**Work task**
Where a line of the entries below includes the string "netlist", count it. Give only the resulting number.

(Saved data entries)
===== config.mk =====
export PLATFORM = sky130hd
export DESIGN_NAME = slot_change_tx
export DESIGN_NICKNAME = d
export VERILOG_FILES = /design/src/rtl/slot_change_tx.sv
export SDC_FILE = /design/constraint.sdc
export NUM_CORES = 1
export LEC_CHECK = 0
export CORE_UTILIZATION = 40
export CTS_BUF_LIST = sky130_fd_sc_hd__clkbuf_4 sky130_fd_sc_hd__clkbuf_8 sky130_fd_sc_hd__clkbuf_16
export DETAILED_ROUTE_END_ITERATION = 8
export PLACE_DENSITY = 0.67
export SYNTH_ARGS = -nofsm -noshare
export SYNTH_HDL_FRONTEND = slang
export SYNTH_SLANG_ARGS = --single-unit

===== constraint.sdc =====
create_clock -name clk -period 8.3 [get_ports clk]
set_clock_uncertainty 0.1 [all_clocks]
set_input_delay 2.075 -clock clk [delete_from_list [all_inputs] [get_ports clk]]
set_output_delay 2.075 -clock clk [all_outputs]
set_load 0.02 [all_outputs]

===== src/rtl/slot_change_tx.sv =====
// Transmit side of the change-counting slot link: emits NUM_SLOTS stored payloads per frame, each held HOLD_CYCLES cycles.
// Latency: first word of a frame appears on the edge that samples start; slot n follows at k + n*HOLD_CYCLES.
// Backpressure: none; start is accepted only in IDLE/FIN and ignored (not queued) while a frame is in progress.
module slot_change_tx #(
  parameter int NUM_SLOTS   = 8,
  parameter int HOLD_CYCLES = 4,
  parameter int PAYLOAD_W   = 23
) (
  input  logic                 clk,
  input  logic                 rst,
  input  logic                 wr_en,
  input  logic [2:0]           wr_addr,
  input  logic [PAYLOAD_W-1:0] wr_data,
  input  logic                 start,
  output logic [PAYLOAD_W:0]   A_out,
  output logic [2:0]           sel_out,
  output logic                 word_strobe,
  output logic                 busy,
  output logic                 done
);

  // Hold counter only needs to reach HOLD_CYCLES-1; keep at least one bit.
  localparam int                HOLD_W    = (HOLD_CYCLES > 1) ? $clog2(HOLD_CYCLES) : 1;
  localparam logic [HOLD_W-1:0] HOLD_LAST = HOLD_W'(HOLD_CYCLES - 1);
  localparam logic [2:0]        LAST_SLOT = 3'(NUM_SLOTS - 1);
  localparam logic [3:0]        SLOT_LIM  = 4'(NUM_SLOTS);

  typedef enum logic [1:0] {
    IDLE = 2'd0,
    SEND = 2'd1,
    FIN  = 2'd2
  } state_t;

  state_t                 state;
  logic                   toggle;
  logic [2:0]             slot;
  logic [HOLD_W-1:0]      hold_cnt;
  logic [PAYLOAD_W-1:0]   mem [8];

  logic                   wr_accept;
  logic                   hold_expired;
  logic                   last_slot;
  logic [2:0]             next_slot;

  // Writes to slots beyond the frame length are dropped so they can never be emitted.
  assign wr_accept    = wr_en && ({1'b0, wr_addr} < SLOT_LIM);
  assign hold_expired = (hold_cnt == HOLD_LAST);
  assign last_slot    = (slot == LAST_SLOT);
  assign next_slot    = slot + 3'd1;

  // Payload register file; an emission on the write edge reads the pre-write value.
  always_ff @(posedge clk) begin
    if (rst) begin
      for (int i = 0; i < 8; i++) begin
        mem[i] <= '0;
      end
    end else if (wr_accept) begin
      mem[wr_addr] <= wr_data;
    end
  end

  // Frame sequencer: every emission flips the toggle so the receiver sees a change per slot.
  always_ff @(posedge clk) begin
    if (rst) begin
      state       <= IDLE;
      toggle      <= 1'b0;
      slot        <= 3'd0;
      hold_cnt    <= '0;
      A_out       <= '0;
      sel_out     <= 3'd0;
      word_strobe <= 1'b0;
      busy        <= 1'b0;
      done        <= 1'b0;
    end else begin
      word_strobe <= 1'b0;
      done        <= 1'b0;
      case (state)
        IDLE, FIN: begin
          if (start) begin
            state       <= SEND;
            slot        <= 3'd0;
            hold_cnt    <= '0;
            A_out       <= {~toggle, mem[0]};
            toggle      <= ~toggle;
            sel_out     <= 3'd0;
            word_strobe <= 1'b1;
            busy        <= 1'b1;
          end else begin
            state <= IDLE;
          end
        end
        SEND: begin
          if (hold_expired) begin
            hold_cnt <= '0;
            if (last_slot) begin
              // Frame complete: leave the last word on the bus, no new emission.
              state <= FIN;
              busy  <= 1'b0;
              done  <= 1'b1;
            end else begin
              slot        <= next_slot;
              A_out       <= {~toggle, mem[next_slot]};
              toggle      <= ~toggle;
              sel_out     <= next_slot;
              word_strobe <= 1'b1;
            end
          end else begin
            hold_cnt <= hold_cnt + HOLD_W'(1);
          end
        end
        default: begin
          state <= IDLE;
        end
      endcase
    end
  end

endmodule


==> results of run 1 <==
worst max-delay path, cell delays in order:
cell and delay (ns):
clkdlybuf4s50_1 0.73, nand3b_1 0.54, nor3_2 1.05, or2_1 0.94
cell families after synthesis:
| logic type | count (synthesis) |
|---|---|
| AOI/OAI and AO/OA | 38 |
| adders and majority gates | 3 |
| and+or+nand+nor | 270 |
| buffers and inverters | 51 |
| DFF | 218 |
| muxes | 69 |
synthesized netlist by cell type:
cell       number
and2_1        184
edfxtp_1      184
mux4_2         46
dfxtp_1        34
nand2_1        27
nand4_1        25
mux2i_1        23
o221ai_1       23
buf_2          21
clkbuf_1       20
a21oi_1         6
buf_6           6
nor2_1          6
nand2b_1        5
o21ai_0         5
nand3_1         4
nor3_1          4
ha_1            3
nor2_2          3
nor2b_1         2
or2_1           2
a21boi_0        1
a31oi_1         1
and4bb_2        1
buf_1           1
buf_4           1
inv_1           1
inv_2           1
nand3b_1        1
nand4_2         1
nand4bb_1       1
nor3_2          1
nor3_4          1
nor4b_1         1
o21ai_1         1
o22ai_1         1
or3b_1          1
area by class of cell:
cell class,count,area share
clock buffers,33,0.0609
inverters,2,0.000666
repair buffers,68,0.0584
well taps,319,0.0354
diodes,1,0.000222
flip-flops and latches,218,0.550
multi-input cells,380,0.290
clock inverters,9,0.00455
per-stage QoR:
stage / std cells / hold slack [ns] / setup slack [ns] / util / instance area [um2]
after floorplan: 649 / 0.352 / 3.48 / - / 9690
after global placement: 987 / 0.360 / 2.56 / 0.446 / 10500
after detailed placement: 987 / 0.401 / 2.46 / 0.446 / 10500
after CTS: 1029 / 0.407 / 3.02 / 0.478 / 11300
after global routing: 1029 / 0.434 / 2.70 / 0.478 / 11300
final: 1030 / 0.404 / 2.96 / 0.478 / 11300
worst min-delay path by stage:
stage	cells past startpoint	end	from	slack (ns)
6_report	2	slot[2]	slot[2]	0.40
5_1_grt	2	slot[2]	slot[2]	0.43
4_1_cts	2	slot[2]	slot[2]	0.41
3_5_place_dp	2	slot[2]	slot[2]	0.40
3_3_place_gp	2	hold_cnt[1]	hold_cnt[1]	0.36
2_1_floorplan	2	hold_cnt[1]	hold_cnt[1]	0.35
layer usage:
metal,GRT usage,vias up
li1,-,2528
met1,0.247,2866
met2,0.301,192
met3,0.0323,30
met4,0.0485,2
met5,0,-
power breakdown:
part / internal [mW] / switching (mW)
logic: 0.0625 / 0.0929
clock network: 0.579 / 0.416
registers: 1.25 / 0.0244
state kept, by name (all words and copies together), names as in the netlist:
| name | flops |
|---|---|
| mem | 184 |
| A_out | 24 |
| slot | 3 |
| hold_cnt | 2 |
| state | 2 |
| busy | 1 |
| done | 1 |
| word_strobe | 1 |
==> impl_metrics.tcl, run 1 <==
set metrics [dict create \
    grt_usage 0.182 \
    synth-seq-area-share 0.640 \
    mostFrequentLayoutCells "and2_1 (184), edfxtp_1 (184), clkdlybuf4s50_1 (59), mux4_2 (46), dfxtp_1 (34)" \
    rsz0062_at_grt "no" \
    r2r_slack_ns 5.34 \
    synth-compound-area-share 0.0290 \
    fill_cells 1993 \
    final_nets 726 \
    grt_overflow 0 \
    setup_viol 0 \
    first_iter_violations 483 \
    r2r_cells 5 \
    synth_top_area_frac 0.570 \
    crit_start "rst" \
    hpwl_um 13800 \
    syn-num-nets 682 \
    worstHoldPathType "reg -> reg" \
    synth_top_cell_by_area "edfxtp_1" \
    ios 60 \
    drv_slew 0 \
    tightest_slew_ns 1.32 \
    layout-drive-gt1-share 0.161 \
    root_buffer "clkbuf_16" \
    min_period_over_period 0.643 \
    wl_met3_um 1600 \
    wirelength_met1_um 9380 \
    ys_top_cells_by_area "edfxtp_1 (57%), and2_1 (12%), mux4_2 (11%)" \
    htreeDepth 1 \
    regArea_um2 6210 \
    die_y_um 158 \
    total_power_mw 2.43 \
    synth_cell_type_count 37 \
    p_leak_nw 3.72 \
    die_area_um2 24900 \
    drcViolationCount 0 \
    synth_xor_area_frac 0 \
    path_max_fanout 24 \
    required_ns 8.31 \
    hold_buffers 0 \
    antenna_found_initial 2 \
    syn_to_final_growth_pct 16.4 \
    portBuffers 59 \
    ys_ff_latch 218 \
    clock_latency_ns 0.52 \
    crit_end "mem[4][2]" \
    synth_mux_area_frac 0.131 \
    clkTransAtPathRegs_ns 0.06 \
    cts_made_buffers 23 \
    grt_pass1_vias 5748 \
    fp.dieW_um 158 \
    wire_per_inst_um 21.4 \
    post_cts_buffers 0 \
    top_layer_used "met5" \
    finalCriticalPeriod_ns 5.34 \
    syn_area_um2 9690 \
    cellPowerDensity_nw_per_um2 215 \
    synthCells 649 \
    yosysWarnings 0 \
    viasPerCell 5.45 \
    grt_pass1_wl_um 33500 \
    worstPathArrival_ns 5.35 \
    multi_input_area_um2 3270 \
    vias 5618 \
    worstSetupStartpointType "primary input" \
    end_kind "flop" \
    cts_tree "built" \
    synth_fa_ha_area_frac 0.00387 \
    wl_met2_um 10700 \
    vdd_drop_max_v 0.000143 \
    crit_type "in -> reg" \
    place_congestion 0.746 \
    routed_wl_um 22000 \
    drtPass1Iterations 5 \
    row_count 56 \
    cts.sink_count 218 \
    start_util 0.410 \
    clockBufferDepth 3 \
    rr_endpoint "A_out[0]" \
    drv_cap 0 \
    setup_tns_ns 0 \
    ant_nets 0 \
    synth-simple-area-share 0.169 \
    synth_area_per_cell_um2 14.9 \
    hold_viol 0 \
    r2r-start "slot[0]" \
    synth_top_family_by_area "simple AND/OR/NAND/NOR gates" \
    cts-resized-gates 0 \
    core_area_um2 23600 \
    grt_max_degree 48 \
    status "finished, final reports clean" \
    max-slew-margin-rel 0.115 \
    max_freq_mhz 187 \
]
(Power assumes the default switching activity.)
==> inputs of run 2 (changes only) <==
PLACE_DENSITY = 0.7   (was 0.67)
clock period = 4.6 ns   (was 8.3 ns; I/O delays follow)
==> run 2 against run 1 <==
Net effect:
- via count increased by 0.30%
- first-iteration DRC count decreased by 11%
- cell count increased by 0.29%
- worst setup slack got worse by 1.6 ns
- routed wire length decreased by 2.2%
- combinational power increased by 83%
- cell area increased by 0.59%
- worst hold slack got worse by 0.018 ns
- critical path type is now reg -> reg
- highest routed layer is now met4
==> impl_metrics.tcl, run 2 (synthesis results as in run 1) <==
set metrics [dict create \
    status "finished, final reports clean" \
    mostFrequentLayoutCells "and2_1 (184), edfxtp_1 (184), clkdlybuf4s50_1 (59), mux4_2 (46), dfxtp_1 (34)" \
    max-slew-margin-rel 0.183 \
    fill_cells 2010 \
    viasPerCell 5.45 \
    drtPass1Iterations 5 \
    routed_wl_um 21500 \
    htreeDepth 1 \
    path_max_fanout 27 \
    setup_viol 0 \
    cp_cell_sequence "buf_4, ha_2, ha_2, buf_4, mux4_2, mux2i_1, o221ai_1" \
    ant_nets 0 \
    clkTransAtPathRegs_ns 0.07 \
    wire_per_inst_um 20.8 \
    antennaDiodeCount 0 \
    final_nets 733 \
    clock_latency_ns 0.49 \
    crit_type "reg -> reg" \
    setup_tns_ns 0 \
    largest_register_ff_count 184 \
    post_cts_buffers 0 \
    max_freq_mhz 311 \
    largest_register "mem" \
    cts_tree "built" \
    grt_max_degree 48 \
    vias 5635 \
    critPathSlowestCell "ha_2" \
    required_ns 4.81 \
    p_leak_nw 3.76 \
    portBuffers 59 \
    cts.sink_count 218 \
    row_count 56 \
    ios 60 \
    finalCriticalPeriod_ns 3.21 \
    reg_top3 "mem: 184 flops, A_out: 24 flops, slot: 3 flops" \
    die_y_um 158 \
    start_util 0.410 \
    first_iter_violations 429 \
    die_area_um2 24900 \
    worstPathArrival_ns 3.43 \
    layout-drive-gt1-share 0.165 \
    antenna_found_initial 0 \
    rsz0062_at_grt "no" \
    hold_ws_ns 0.386 \
    vdd_drop_max_v 0.000216 \
    worstHoldPathType "reg -> reg" \
    core_area_um2 23600 \
    grt_usage 0.181 \
    hold_buffers 0 \
    syn_to_final_growth_pct 17.1 \
    place_area_um2 10600 \
    worstSetupStartpointType "flop" \
    cp_num_buf_inv 2 \
    critPathTopFamily "adder cells" \
    cpPeakStageDelay_ns 0.82 \
    hpwl_um 13600 \
    utilization 0.480 \
    grt_overflow 0 \
    drcViolationCount 0 \
    min_period_over_period 0.699 \
    grt_pass1_vias 5984 \
    fp.dieW_um 158 \
    clockBufferDepth 3 \
    cts_made_buffers 21 \
    grt_pass1_wl_um 33700 \
    hold_viol 0 \
    drv_cap 0 \
    cellPowerDensity_nw_per_um2 390 \
    design_area_um2 11300 \
    root_buffer "clkbuf_16" \
    place_congestion 0.766 \
    drv_slew 0 \
    tightest_slew_ns 1.22 \
    end_kind "flop" \
    cts-resized-gates 0 \
]
run 2: worst paths after layout:
check	depth (start not counted)	endpoint	startpoint	slack, ns
worst min register to register	2	hold_cnt[1]	hold_cnt[1]	0.39
worst max register to register	7	A_out[3]	slot[0]	1.39
worst min-delay path	2	hold_cnt[1]	hold_cnt[1]	0.39
worst max-delay path	7	A_out[3]	slot[0]	1.39
run 2: power by group:
part,total [mW],switching (mW),internal [mW]
clock network,1.84,0.706,1.13
logic,0.284,0.169,0.116
registers,2.30,0.0419,2.26
run 2: metrics by stage:
stage | std cells | setup slack, ns | total power, mW
after global routing | 1033 | 1.23 | 4.56
after floorplan | 649 | 0.708 | 2.48
after global placement | 996 | 1.05 | 2.62
final | 1033 | 1.39 | 4.42
after CTS | 1033 | 1.38 | 4.45
after detailed placement | 996 | 1.00 | 2.63
run 2: cell type report:
type                            instances  area, um2  area share
Clock buffer                           28        591      0.0521
Clock inverter                          9        154      0.0136
Inverter                                2       7.51    0.000662
Multi-Input combinational cell        380       3250       0.286
Sequential cell                       218       6210       0.547
Tap cell                              319        399      0.0352
Timing Repair Buffer                   77        738      0.0651
run 2: routing by layer:
| metal | global-route usage | vias up | wire [um] |
|---|---|---|---|
| met4 | 0.0606 | 0 | 422 |
| met1 | 0.243 | 2866 | 9070 |
| met2 | 0.300 | 200 | 10500 |
| met3 | 0.0296 | 35 | 1520 |
| li1 | - | 2534 | - |
| met5 | 0 | - | 0 |
run 2: tightest hold or removal path: cells and delay by family (launching register included):
kind,cells,cell delay [ns]
DFF,1,0.32
and+or+nand+nor,1,0.06
AOI/OAI and AO/OA,1,0.06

**Reply**
2